One of the reasons the US "Rust Belt" exists is that some of that manufacturing simply moved to other states. One of the reasons for that shift was that those other states have laws that are less friendly to organized labor. The "tax break" in that case was lower wages, though tax incentives, government-paid infrastructure improvements and the like may also have been part of the incentive package.

However, I think this is more about appearances than the net effect. The goal is to stimulate economic activity - a large employer brings economic activity that benefits the area as a whole - wages spent in the local economy, trade with local businesses, higher tax revenues overall. The infrastructure investments necessary to make a place attractive/viable for a particular kind of business (for example, building a dam to provide the water and cheap hydropower needed to open an arid area to agriculture) may seem less odious than a targeted tax incentive for a specific company.

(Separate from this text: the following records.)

Source: an optimization exercise on an open RTL-to-GDS flow (aim: small area and a short achievable clock period). Production flows keep margins and buffers that such runs may drop. The RTL was checked by simulation tests, not by an equivalence proof against the original design. No activity file was given, so power comes from the tool's default toggle rates.

==> flow/design.v <==
module buffer
(
	input clk,
	input rst,
	input [31:0] in,
	output [31:0] out
);
	reg [6:0] row1_r;
	reg [2:0] slot1_r;
	reg [1:0] wr_r;
	reg oen_r, ozero_r;
	reg [0:0] osel_r;
	reg [1:0] wr_d;
	reg oen_d, ozero_d;
	reg [0:0] osel_d;
	reg [31:0] ring [0:255];
	reg [31:0] buffer_out;
	assign out = buffer_out;
	always @(*) begin
		case ({row1_r, slot1_r})
			{7'd0, 3'd0}, {7'd0, 3'd1}, {7'd0, 3'd2}, {7'd0, 3'd3}, {7'd0, 3'd4}: {wr_d, oen_d, ozero_d, osel_d} = {2'b00, 1'b1, 1'b0, 1'd1};
			{7'd0, 3'd5}, {7'd1, 3'd5}, {7'd2, 3'd5}, {7'd3, 3'd5}, {7'd4, 3'd5}, {7'd5, 3'd5}, {7'd6, 3'd5}, {7'd7, 3'd5}, {7'd8, 3'd5}, {7'd9, 3'd5}, {7'd10, 3'd5}, {7'd11, 3'd5}, {7'd12, 3'd5}, {7'd13, 3'd5}, {7'd14, 3'd5}, {7'd15, 3'd5}, {7'd16, 3'd5}, {7'd17, 3'd5}, {7'd18, 3'd5}, {7'd19, 3'd5}, {7'd20, 3'd5}, {7'd21, 3'd5}, {7'd22, 3'd5}, {7'd23, 3'd5}, {7'd24, 3'd5}, {7'd25, 3'd5}, {7'd26, 3'd5}, {7'd27, 3'd5}, {7'd28, 3'd5}, {7'd29, 3'd5}, {7'd30, 3'd5}, {7'd31, 3'd5}, {7'd32, 3'd5}, {7'd33, 3'd5}, {7'd34, 3'd5}, {7'd35, 3'd5}, {7'd36, 3'd5}, {7'd37, 3'd5}, {7'd38, 3'd5}, {7'd39, 3'd5}, {7'd40, 3'd5}, {7'd41, 3'd5}, {7'd42, 3'd5}, {7'd43, 3'd5}, {7'd44, 3'd5}, {7'd45, 3'd5}, {7'd46, 3'd5}, {7'd47, 3'd5}, {7'd48, 3'd5}: {wr_d, oen_d, ozero_d, osel_d} = {2'b00, 1'b1, 1'b1, 1'd0};
			{7'd1, 3'd0}, {7'd1, 3'd2}, {7'd1, 3'd3}, {7'd1, 3'd4}, {7'd2, 3'd0}, {7'd2, 3'd2}, {7'd2, 3'd3}, {7'd2, 3'd4}, {7'd3, 3'd0}, {7'd3, 3'd2}, {7'd3, 3'd3}, {7'd3, 3'd4}, {7'd4, 3'd0}, {7'd4, 3'd2}, {7'd4, 3'd3}, {7'd4, 3'd4}, {7'd5, 3'd0}, {7'd5, 3'd2}, {7'd5, 3'd3}, {7'd5, 3'd4}, {7'd6, 3'd0}, {7'd20, 3'd4}, {7'd21, 3'd4}, {7'd22, 3'd4}, {7'd23, 3'd4}, {7'd24, 3'd4}, {7'd25, 3'd4}, {7'd26, 3'd3}, {7'd26, 3'd4}, {7'd27, 3'd3}, {7'd27, 3'd4}, {7'd28, 3'd3}, {7'd28, 3'd4}, {7'd29, 3'd3}, {7'd29, 3'd4}, {7'd30, 3'd3}, {7'd30, 3'd4}, {7'd31, 3'd3}, {7'd31, 3'd4}, {7'd32, 3'd2}, {7'd32, 3'd3}, {7'd32, 3'd4}, {7'd33, 3'd2}, {7'd33, 3'd3}, {7'd33, 3'd4}, {7'd34, 3'd2}, {7'd34, 3'd3}, {7'd34, 3'd4}, {7'd35, 3'd2}, {7'd35, 3'd3}, {7'd35, 3'd4}, {7'd36, 3'd2}, {7'd36, 3'd3}, {7'd36, 3'd4}, {7'd37, 3'd2}, {7'd37, 3'd3}, {7'd38, 3'd1}, {7'd38, 3'd2}, {7'd38, 3'd3}, {7'd39, 3'd1}, {7'd39, 3'd2}, {7'd39, 3'd3}, {7'd40, 3'd1}, {7'd40, 3'd2}, {7'd40, 3'd3}, {7'd41, 3'd1}, {7'd41, 3'd2}, {7'd41, 3'd3}, {7'd42, 3'd1}, {7'd42, 3'd2}, {7'd42, 3'd3}: {wr_d, oen_d, ozero_d, osel_d} = {2'b10, 1'b1, 1'b0, 1'd1};
			{7'd1, 3'd1}, {7'd6, 3'd2}, {7'd6, 3'd3}, {7'd6, 3'd4}, {7'd7, 3'd0}, {7'd14, 3'd4}, {7'd20, 3'd3}, {7'd26, 3'd2}, {7'd32, 3'd1}, {7'd37, 3'd4}, {7'd38, 3'd0}, {7'd43, 3'd1}, {7'd43, 3'd2}, {7'd43, 3'd3}: {wr_d, oen_d, ozero_d, osel_d} = {2'b10, 1'b1, 1'b0, 1'd0};
			{7'd2, 3'd1}, {7'd3, 3'd1}, {7'd4, 3'd1}, {7'd5, 3'd1}, {7'd6, 3'd1}, {7'd7, 3'd1}, {7'd7, 3'd2}, {7'd7, 3'd3}, {7'd7, 3'd4}, {7'd8, 3'd0}, {7'd8, 3'd1}, {7'd8, 3'd2}, {7'd8, 3'd3}, {7'd8, 3'd4}, {7'd9, 3'd0}, {7'd9, 3'd1}, {7'd9, 3'd2}, {7'd9, 3'd3}, {7'd9, 3'd4}, {7'd10, 3'd0}, {7'd10, 3'd1}, {7'd10, 3'd2}, {7'd10, 3'd3}, {7'd10, 3'd4}, {7'd11, 3'd0}, {7'd11, 3'd1}, {7'd11, 3'd2}, {7'd11, 3'd3}, {7'd11, 3'd4}, {7'd12, 3'd0}, {7'd12, 3'd1}, {7'd12, 3'd2}, {7'd12, 3'd3}, {7'd12, 3'd4}, {7'd13, 3'd0}, {7'd13, 3'd1}, {7'd13, 3'd2}, {7'd13, 3'd3}, {7'd14, 3'd0}, {7'd14, 3'd1}, {7'd14, 3'd2}, {7'd14, 3'd3}, {7'd15, 3'd0}, {7'd15, 3'd1}, {7'd15, 3'd2}, {7'd15, 3'd3}, {7'd15, 3'd4}, {7'd16, 3'd0}, {7'd16, 3'd1}, {7'd16, 3'd2}, {7'd16, 3'd3}, {7'd16, 3'd4}, {7'd17, 3'd0}, {7'd17, 3'd1}, {7'd17, 3'd2}, {7'd17, 3'd3}, {7'd17, 3'd4}, {7'd18, 3'd0}, {7'd18, 3'd1}, {7'd18, 3'd2}, {7'd18, 3'd3}, {7'd18, 3'd4}, {7'd19, 3'd0}, {7'd19, 3'd1}, {7'd19, 3'd2}, {7'd20, 3'd0}, {7'd20, 3'd1}, {7'd20, 3'd2}, {7'd21, 3'd0}, {7'd21, 3'd1}, {7'd21, 3'd2}, {7'd21, 3'd3}, {7'd22, 3'd0}, {7'd22, 3'd1}, {7'd22, 3'd2}, {7'd22, 3'd3}, {7'd23, 3'd0}, {7'd23, 3'd1}, {7'd23, 3'd2}, {7'd23, 3'd3}, {7'd24, 3'd0}, {7'd24, 3'd1}, {7'd24, 3'd2}, {7'd24, 3'd3}, {7'd25, 3'd0}, {7'd25, 3'd1}, {7'd26, 3'd0}, {7'd26, 3'd1}, {7'd27, 3'd0}, {7'd27, 3'd1}, {7'd27, 3'd2}, {7'd28, 3'd0}, {7'd28, 3'd1}, {7'd28, 3'd2}, {7'd29, 3'd0}, {7'd29, 3'd1}, {7'd29, 3'd2}, {7'd30, 3'd0}, {7'd30, 3'd1}, {7'd30, 3'd2}, {7'd31, 3'd0}, {7'd32, 3'd0}, {7'd33, 3'd0}, {7'd33, 3'd1}, {7'd34, 3'd0}, {7'd34, 3'd1}, {7'd35, 3'd0}, {7'd35, 3'd1}, {7'd36, 3'd0}, {7'd36, 3'd1}, {7'd38, 3'd4}, {7'd39, 3'd0}, {7'd39, 3'd4}, {7'd40, 3'd0}, {7'd40, 3'd4}, {7'd41, 3'd0}, {7'd41, 3'd4}, {7'd42, 3'd0}, {7'd42, 3'd4}, {7'd43, 3'd0}, {7'd43, 3'd4}, {7'd44, 3'd0}, {7'd44, 3'd1}, {7'd44, 3'd2}, {7'd44, 3'd3}, {7'd44, 3'd4}, {7'd45, 3'd0}, {7'd45, 3'd1}, {7'd45, 3'd2}, {7'd45, 3'd3}, {7'd45, 3'd4}, {7'd46, 3'd0}, {7'd46, 3'd1}, {7'd46, 3'd2}, {7'd46, 3'd3}, {7'd46, 3'd4}, {7'd47, 3'd0}, {7'd47, 3'd1}, {7'd47, 3'd2}, {7'd47, 3'd3}, {7'd47, 3'd4}, {7'd48, 3'd0}, {7'd48, 3'd1}, {7'd48, 3'd2}, {7'd48, 3'd3}, {7'd48, 3'd4}: {wr_d, oen_d, ozero_d, osel_d} = {2'b01, 1'b1, 1'b0, 1'd0};
			{7'd13, 3'd4}, {7'd19, 3'd3}, {7'd19, 3'd4}, {7'd25, 3'd2}, {7'd25, 3'd3}, {7'd31, 3'd1}, {7'd31, 3'd2}, {7'd37, 3'd0}, {7'd37, 3'd1}: {wr_d, oen_d, ozero_d, osel_d} = {2'b01, 1'b1, 1'b0, 1'd1};
			{7'd49, 3'd0}, {7'd49, 3'd1}, {7'd49, 3'd2}, {7'd49, 3'd3}, {7'd49, 3'd4}: {wr_d, oen_d, ozero_d, osel_d} = {2'b01, 1'b0, 1'b0, 1'd0};
			{7'd49, 3'd5}, {7'd50, 3'd5}, {7'd51, 3'd5}, {7'd52, 3'd5}, {7'd53, 3'd5}, {7'd54, 3'd5}, {7'd55, 3'd5}, {7'd56, 3'd5}, {7'd57, 3'd5}, {7'd58, 3'd5}, {7'd59, 3'd5}, {7'd60, 3'd5}, {7'd61, 3'd5}, {7'd62, 3'd5}, {7'd63, 3'd5}, {7'd64, 3'd5}, {7'd65, 3'd5}, {7'd66, 3'd5}, {7'd67, 3'd5}, {7'd68, 3'd5}, {7'd69, 3'd5}, {7'd70, 3'd5}, {7'd71, 3'd5}, {7'd72, 3'd5}, {7'd73, 3'd5}, {7'd74, 3'd5}, {7'd75, 3'd5}, {7'd76, 3'd5}, {7'd77, 3'd5}, {7'd78, 3'd5}, {7'd79, 3'd5}, {7'd80, 3'd5}, {7'd81, 3'd5}, {7'd82, 3'd5}, {7'd83, 3'd5}, {7'd84, 3'd5}, {7'd85, 3'd5}, {7'd86, 3'd5}, {7'd87, 3'd5}, {7'd88, 3'd5}, {7'd89, 3'd5}, {7'd90, 3'd5}, {7'd91, 3'd5}, {7'd92, 3'd5}, {7'd93, 3'd5}, {7'd94, 3'd5}, {7'd95, 3'd5}, {7'd96, 3'd5}, {7'd97, 3'd5}, {7'd98, 3'd5}, {7'd99, 3'd5}, {7'd100, 3'd5}, {7'd101, 3'd5}, {7'd102, 3'd5}, {7'd103, 3'd5}, {7'd104, 3'd5}, {7'd105, 3'd5}, {7'd106, 3'd5}, {7'd107, 3'd5}, {7'd108, 3'd5}, {7'd109, 3'd5}, {7'd110, 3'd5}, {7'd111, 3'd5}, {7'd112, 3'd5}, {7'd113, 3'd5}, {7'd114, 3'd5}, {7'd115, 3'd5}, {7'd116, 3'd5}, {7'd117, 3'd5}, {7'd118, 3'd5}, {7'd119, 3'd5}, {7'd120, 3'd5}, {7'd121, 3'd5}, {7'd122, 3'd5}, {7'd123, 3'd5}, {7'd124, 3'd5}, {7'd125, 3'd5}, {7'd126, 3'd5}, {7'd127, 3'd5}: {wr_d, oen_d, ozero_d, osel_d} = {2'b00, 1'b0, 1'b1, 1'd0};
			{7'd50, 3'd0}, {7'd50, 3'd1}, {7'd50, 3'd2}, {7'd50, 3'd3}, {7'd50, 3'd4}, {7'd51, 3'd0}, {7'd51, 3'd1}, {7'd51, 3'd2}, {7'd51, 3'd3}, {7'd51, 3'd4}, {7'd52, 3'd0}, {7'd52, 3'd1}, {7'd52, 3'd2}, {7'd52, 3'd3}, {7'd52, 3'd4}, {7'd53, 3'd0}, {7'd53, 3'd1}, {7'd53, 3'd2}, {7'd53, 3'd3}, {7'd53, 3'd4}, {7'd54, 3'd0}, {7'd54, 3'd1}, {7'd54, 3'd2}, {7'd54, 3'd3}, {7'd54, 3'd4}, {7'd55, 3'd0}, {7'd55, 3'd1}, {7'd55, 3'd2}, {7'd55, 3'd3}, {7'd55, 3'd4}, {7'd56, 3'd0}, {7'd56, 3'd1}, {7'd56, 3'd2}, {7'd56, 3'd3}, {7'd56, 3'd4}, {7'd57, 3'd0}, {7'd57, 3'd1}, {7'd57, 3'd2}, {7'd57, 3'd3}, {7'd57, 3'd4}, {7'd58, 3'd0}, {7'd58, 3'd1}, {7'd58, 3'd2}, {7'd58, 3'd3}, {7'd58, 3'd4}, {7'd59, 3'd0}, {7'd59, 3'd1}, {7'd59, 3'd2}, {7'd59, 3'd3}, {7'd59, 3'd4}, {7'd60, 3'd0}, {7'd60, 3'd1}, {7'd60, 3'd2}, {7'd60, 3'd3}, {7'd60, 3'd4}, {7'd61, 3'd0}, {7'd61, 3'd1}, {7'd61, 3'd2}, {7'd61, 3'd3}, {7'd61, 3'd4}, {7'd62, 3'd0}, {7'd62, 3'd1}, {7'd62, 3'd2}, {7'd62, 3'd3}, {7'd62, 3'd4}, {7'd63, 3'd0}, {7'd63, 3'd1}, {7'd63, 3'd2}, {7'd63, 3'd3}, {7'd63, 3'd4}, {7'd64, 3'd0}, {7'd64, 3'd1}, {7'd64, 3'd2}, {7'd64, 3'd3}, {7'd64, 3'd4}, {7'd65, 3'd0}, {7'd65, 3'd1}, {7'd65, 3'd2}, {7'd65, 3'd3}, {7'd65, 3'd4}, {7'd66, 3'd0}, {7'd66, 3'd1}, {7'd66, 3'd2}, {7'd66, 3'd3}, {7'd66, 3'd4}, {7'd67, 3'd0}, {7'd67, 3'd1}, {7'd67, 3'd2}, {7'd67, 3'd3}, {7'd67, 3'd4}, {7'd68, 3'd0}, {7'd68, 3'd1}, {7'd68, 3'd2}, {7'd68, 3'd3}, {7'd68, 3'd4}, {7'd69, 3'd0}, {7'd69, 3'd1}, {7'd69, 3'd2}, {7'd69, 3'd3}, {7'd69, 3'd4}, {7'd70, 3'd0}, {7'd70, 3'd1}, {7'd70, 3'd2}, {7'd70, 3'd3}, {7'd70, 3'd4}, {7'd71, 3'd0}, {7'd71, 3'd1}, {7'd71, 3'd2}, {7'd71, 3'd3}, {7'd71, 3'd4}, {7'd72, 3'd0}, {7'd72, 3'd1}, {7'd72, 3'd2}, {7'd72, 3'd3}, {7'd72, 3'd4}, {7'd73, 3'd0}, {7'd73, 3'd1}, {7'd73, 3'd2}, {7'd73, 3'd3}, {7'd73, 3'd4}, {7'd74, 3'd0}, {7'd74, 3'd1}, {7'd74, 3'd2}, {7'd74, 3'd3}, {7'd74, 3'd4}, {7'd75, 3'd0}, {7'd75, 3'd1}, {7'd75, 3'd2}, {7'd75, 3'd3}, {7'd75, 3'd4}, {7'd76, 3'd0}, {7'd76, 3'd1}, {7'd76, 3'd2}, {7'd76, 3'd3}, {7'd76, 3'd4}, {7'd77, 3'd0}, {7'd77, 3'd1}, {7'd77, 3'd2}, {7'd77, 3'd3}, {7'd77, 3'd4}, {7'd78, 3'd0}, {7'd78, 3'd1}, {7'd78, 3'd2}, {7'd78, 3'd3}, {7'd78, 3'd4}, {7'd79, 3'd0}, {7'd79, 3'd1}, {7'd79, 3'd2}, {7'd79, 3'd3}, {7'd79, 3'd4}, {7'd80, 3'd0}, {7'd80, 3'd1}, {7'd80, 3'd2}, {7'd80, 3'd3}, {7'd80, 3'd4}, {7'd81, 3'd0}, {7'd81, 3'd1}, {7'd81, 3'd2}, {7'd81, 3'd3}, {7'd81, 3'd4}, {7'd82, 3'd0}, {7'd82, 3'd1}, {7'd82, 3'd2}, {7'd82, 3'd3}, {7'd82, 3'd4}, {7'd83, 3'd0}, {7'd83, 3'd1}, {7'd83, 3'd2}, {7'd83, 3'd3}, {7'd83, 3'd4}, {7'd84, 3'd0}, {7'd84, 3'd1}, {7'd84, 3'd2}, {7'd84, 3'd3}, {7'd84, 3'd4}, {7'd85, 3'd0}, {7'd85, 3'd1}, {7'd85, 3'd2}, {7'd85, 3'd3}, {7'd85, 3'd4}, {7'd86, 3'd0}, {7'd86, 3'd1}, {7'd86, 3'd2}, {7'd86, 3'd3}, {7'd86, 3'd4}, {7'd87, 3'd0}, {7'd87, 3'd1}, {7'd87, 3'd2}, {7'd87, 3'd3}, {7'd87, 3'd4}, {7'd88, 3'd0}, {7'd88, 3'd1}, {7'd88, 3'd2}, {7'd88, 3'd3}, {7'd88, 3'd4}, {7'd89, 3'd0}, {7'd89, 3'd1}, {7'd89, 3'd2}, {7'd89, 3'd3}, {7'd89, 3'd4}, {7'd90, 3'd0}, {7'd90, 3'd1}, {7'd90, 3'd2}, {7'd90, 3'd3}, {7'd90, 3'd4}, {7'd91, 3'd0}, {7'd91, 3'd1}, {7'd91, 3'd2}, {7'd91, 3'd3}, {7'd91, 3'd4}, {7'd92, 3'd0}, {7'd92, 3'd1}, {7'd92, 3'd2}, {7'd92, 3'd3}, {7'd92, 3'd4}, {7'd93, 3'd0}, {7'd93, 3'd1}, {7'd93, 3'd2}, {7'd93, 3'd3}, {7'd93, 3'd4}, {7'd94, 3'd0}, {7'd94, 3'd1}, {7'd94, 3'd2}, {7'd94, 3'd3}, {7'd94, 3'd4}, {7'd95, 3'd0}, {7'd95, 3'd1}, {7'd95, 3'd2}, {7'd95, 3'd3}, {7'd95, 3'd4}, {7'd96, 3'd0}, {7'd96, 3'd1}, {7'd96, 3'd2}, {7'd96, 3'd3}, {7'd96, 3'd4}, {7'd97, 3'd0}, {7'd97, 3'd1}, {7'd97, 3'd2}, {7'd97, 3'd3}, {7'd97, 3'd4}, {7'd98, 3'd0}, {7'd98, 3'd1}, {7'd98, 3'd2}, {7'd98, 3'd3}, {7'd98, 3'd4}, {7'd99, 3'd0}, {7'd99, 3'd1}, {7'd99, 3'd2}, {7'd99, 3'd3}, {7'd99, 3'd4}, {7'd100, 3'd0}, {7'd100, 3'd1}, {7'd100, 3'd2}, {7'd100, 3'd3}, {7'd100, 3'd4}, {7'd101, 3'd0}, {7'd101, 3'd1}, {7'd101, 3'd2}, {7'd101, 3'd3}, {7'd101, 3'd4}, {7'd102, 3'd0}, {7'd102, 3'd1}, {7'd102, 3'd2}, {7'd102, 3'd3}, {7'd102, 3'd4}, {7'd103, 3'd0}, {7'd103, 3'd1}, {7'd103, 3'd2}, {7'd103, 3'd3}, {7'd103, 3'd4}, {7'd104, 3'd0}, {7'd104, 3'd1}, {7'd104, 3'd2}, {7'd104, 3'd3}, {7'd104, 3'd4}, {7'd105, 3'd0}, {7'd105, 3'd1}, {7'd105, 3'd2}, {7'd105, 3'd3}, {7'd105, 3'd4}, {7'd106, 3'd0}, {7'd106, 3'd1}, {7'd106, 3'd2}, {7'd106, 3'd3}, {7'd106, 3'd4}, {7'd107, 3'd0}, {7'd107, 3'd1}, {7'd107, 3'd2}, {7'd107, 3'd3}, {7'd107, 3'd4}, {7'd108, 3'd0}, {7'd108, 3'd1}, {7'd108, 3'd2}, {7'd108, 3'd3}, {7'd108, 3'd4}, {7'd109, 3'd0}, {7'd109, 3'd1}, {7'd109, 3'd2}, {7'd109, 3'd3}, {7'd109, 3'd4}, {7'd110, 3'd0}, {7'd110, 3'd1}, {7'd110, 3'd2}, {7'd110, 3'd3}, {7'd110, 3'd4}, {7'd111, 3'd0}, {7'd111, 3'd1}, {7'd111, 3'd2}, {7'd111, 3'd3}, {7'd111, 3'd4}, {7'd112, 3'd0}, {7'd112, 3'd1}, {7'd112, 3'd2}, {7'd112, 3'd3}, {7'd112, 3'd4}, {7'd113, 3'd0}, {7'd113, 3'd1}, {7'd113, 3'd2}, {7'd113, 3'd3}, {7'd113, 3'd4}, {7'd114, 3'd0}, {7'd114, 3'd1}, {7'd114, 3'd2}, {7'd114, 3'd3}, {7'd114, 3'd4}, {7'd115, 3'd0}, {7'd115, 3'd1}, {7'd115, 3'd2}, {7'd115, 3'd3}, {7'd115, 3'd4}, {7'd116, 3'd0}, {7'd116, 3'd1}, {7'd116, 3'd2}, {7'd116, 3'd3}, {7'd116, 3'd4}, {7'd117, 3'd0}, {7'd117, 3'd1}, {7'd117, 3'd2}, {7'd117, 3'd3}, {7'd117, 3'd4}, {7'd118, 3'd0}, {7'd118, 3'd1}, {7'd118, 3'd2}, {7'd118, 3'd3}, {7'd118, 3'd4}, {7'd119, 3'd0}, {7'd119, 3'd1}, {7'd119, 3'd2}, {7'd119, 3'd3}, {7'd119, 3'd4}, {7'd120, 3'd0}, {7'd120, 3'd1}, {7'd120, 3'd2}, {7'd120, 3'd3}, {7'd120, 3'd4}, {7'd121, 3'd0}, {7'd121, 3'd1}, {7'd121, 3'd2}, {7'd121, 3'd3}, {7'd121, 3'd4}, {7'd122, 3'd0}, {7'd122, 3'd1}, {7'd122, 3'd2}, {7'd122, 3'd3}, {7'd122, 3'd4}, {7'd123, 3'd0}, {7'd123, 3'd1}, {7'd123, 3'd2}, {7'd123, 3'd3}, {7'd123, 3'd4}, {7'd124, 3'd0}, {7'd124, 3'd1}, {7'd124, 3'd2}, {7'd124, 3'd3}, {7'd124, 3'd4}, {7'd125, 3'd0}, {7'd125, 3'd1}, {7'd125, 3'd2}, {7'd125, 3'd3}, {7'd125, 3'd4}, {7'd126, 3'd0}, {7'd126, 3'd1}, {7'd126, 3'd2}, {7'd126, 3'd3}, {7'd126, 3'd4}, {7'd127, 3'd0}, {7'd127, 3'd1}, {7'd127, 3'd2}, {7'd127, 3'd3}, {7'd127, 3'd4}: {wr_d, oen_d, ozero_d, osel_d} = {2'b00, 1'b0, 1'b0, 1'd0};
			default: {wr_d, oen_d, ozero_d, osel_d} = 5'b0;
		endcase
	end
	always @(posedge clk) begin
		if (rst) begin
			row1_r <= 7'd0;
			slot1_r <= 3'd1;
			wr_r <= 2'b00;
			oen_r <= 1'b1;
			ozero_r <= 1'b0;
			osel_r <= 1'd1;
		end else begin
			row1_r <= slot1_r == 3'd5 ? row1_r + 7'd1 : row1_r;
			slot1_r <= slot1_r == 3'd5 ? 3'd0 : slot1_r + 3'd1;
			wr_r <= wr_d;
			oen_r <= oen_d;
			ozero_r <= ozero_d;
			osel_r <= osel_d;
		end
	end
	integer j;
	always @(posedge clk) begin
		for (j = 1; j < 256; j = j + 1)
			ring[j] <= ring[j-1];
		ring[0] <= ring[255];
		if (wr_r[0]) ring[0] <= in;
		if (wr_r[1]) ring[35] <= in;
	end
	reg [31:0] tap;
	always @(*) begin
		case (osel_r)
			1'd0: tap = ring[249];
			1'd1: tap = ring[28];
			default: tap = 32'b0;
		endcase
	end
	always @(posedge clk) begin
		if (oen_r)
			buffer_out <= ozero_r ? 32'b0 : tap;
	end
endmodule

If the world was an even playing field, then perhaps government could either be completely hands-off, or prohibit any spending that might favor one locale over another. But there are all sorts of differences that give advantage to one place and disadvantage to another, so people have every incentive to try to either level the playing field, or tilt it to their advantage.
 

Rocketman

macrumors 603
Does anyone know if Apple actually uses their data centers? I hear they've been relying on AWS and Google cloud services. I really don't understand why a company as wealthy as Apple has to rely on other companies when they can build their own cloud services. It just strikes me as being odd.
The article I read about it is associated with ramp time and capacity issues. Apple is adding server capacity in newly built buildings and using AWS and GC as an interim resource but plans to have less reliance over time, but maintain good relations so it can purchase surge capacity as needed. I think Apple is everyones top 3 client right now. IBM also has cloud and AI. Not sure how much of that AAPL is using.